Somehow, saying goodbye for the second time is more difficult than I ever could have imagined. Of course, I was never imagining this moment again. The tropical glow of unadulterated love, weighed by our naked arms and legs entwined like plush braided rope. Your eyes drag their pointed blue across my chest — a melodramatic gesture like my fingertips inching to your inner thighs. And now, love, there’s nothing else but to live that and all its tragedy soaking the sheets into a sunset we’ll never share across an orange and purple sky. Our bodies, wet, pulsing, shivering in the abrupt thrill of our brief fantasy.
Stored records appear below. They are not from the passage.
$ cat src/issue_pkg.sv
/*
 * Shared widths, operation codes and unit-type masks for the issue stage.
 * Modules import this package inside their body and use scoped names in headers.
 */

package issue_pkg;

    localparam int DATA_WIDTH    = 32;
    localparam int ROB_IDX_WIDTH = 5;
    localparam int OP_WIDTH      = 4;

    // One bit per functional unit type, integer first and load/store second
    localparam int FU_TYPE_WIDTH = 2;

    typedef logic [DATA_WIDTH-1:0]    data_t;
    typedef logic [ROB_IDX_WIDTH-1:0] rob_tag_t;
    typedef logic [OP_WIDTH-1:0]      op_t;
    typedef logic [FU_TYPE_WIDTH-1:0] fu_type_t;

    // Integer operations
    localparam op_t OP_ADD = 4'h0;
    localparam op_t OP_SUB = 4'h1;
    localparam op_t OP_AND = 4'h2;
    localparam op_t OP_OR  = 4'h3;
    localparam op_t OP_XOR = 4'h4;
    localparam op_t OP_SLL = 4'h5;

    // Memory operations, handled only by the load/store unit
    localparam op_t OP_LD  = 4'h8;
    localparam op_t OP_ST  = 4'h9;

    // A station may support more than one type by setting several bits
    localparam fu_type_t FU_IEU = 2'b01;
    localparam fu_type_t FU_LSU = 2'b10;

endpackage

$ cat src/rs_enq_if.sv
/*
 * Enqueue request from the switch into one reservation station.
 * The station answers with full, which the switch turns into a dispatch stall.
 */

`timescale 1ns/1ps

interface rs_enq_if;
    import issue_pkg::*;

    logic     en;
    op_t      op;
    logic     src_rdy  [0:1];
    data_t    src_data [0:1];
    rob_tag_t src_tag  [0:1];
    rob_tag_t dst_tag;
    logic     full;

    modport source (
        output en, op, src_rdy, src_data, src_tag, dst_tag,
        input  full
    );

    modport sink (
        input  en, op, src_rdy, src_data, src_tag, dst_tag,
        output full
    );

endinterface

$ cat src/fu_issue_if.sv
/*
 * One issued instruction from a reservation station to its functional unit.
 * The unit always accepts, so there is no ready signal on this path.
 */

`timescale 1ns/1ps

interface fu_issue_if;
    import issue_pkg::*;

    logic     valid;
    op_t      op;
    data_t    src0;
    data_t    src1;
    rob_tag_t tag;

    modport source (output valid, op, src0, src1, tag);
    modport sink   (input  valid, op, src0, src1, tag);

endinterface

$ cat src/rr_picker.sv
/*
 * Round-robin arbiter over a request vector.
 * The pointer moves past the grant only when the caller reports it was used.
 */

`timescale 1ns/1ps

module rr_picker #(
    parameter int OPTN_WIDTH = 3
)(
    input  logic                  clk,
    input  logic                  i_reset,
    input  logic [OPTN_WIDTH-1:0] i_requests,
    input  logic                  i_advance,
    output logic [OPTN_WIDTH-1:0] o_grant
);

    // One-hot position where the search for the next grant starts
    logic [OPTN_WIDTH-1:0] ptr;
    logic [OPTN_WIDTH-1:0] req_hi;

    // Requests at or above the pointer win, otherwise wrap around to the lowest
    assign req_hi = i_requests & ~(ptr - 1'b1);

    always_comb begin
        if (|req_hi) begin
            o_grant = req_hi & (~req_hi + 1'b1);
        end else begin
            o_grant = i_requests & (~i_requests + 1'b1);
        end
    end

    always_ff @(posedge clk) begin
        if (i_reset) begin
            ptr <= OPTN_WIDTH'(1);
        end else if (i_advance && |o_grant) begin
            ptr <= (o_grant << 1) | (o_grant >> (OPTN_WIDTH - 1));
        end
    end

endmodule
The waves pressing down on our bodies into a silhouette of sand and the past, our moment washed away with the undertow of time and practicality.
We have become glacial icebergs, burying ourselves deeper into our ocean to drown the possibilities as they bobble in our own prisons.
I love you. Always. Now. Then.
I just wish. I suppose it’s silly for me to say certain things to you. I’m living in a past, present, and future fantasy that I wish could be if there was enough time. But “O let not time deceive you, you cannot conquer time. In the burrows of the nightmare where Justice naked is, Time watches from the shadow and coughs when you would kiss.” Time stands still for me; our lips touching made of shadow and yesterday, the beautiful taste of anticipation of tomorrow when our bodies drown for the last time.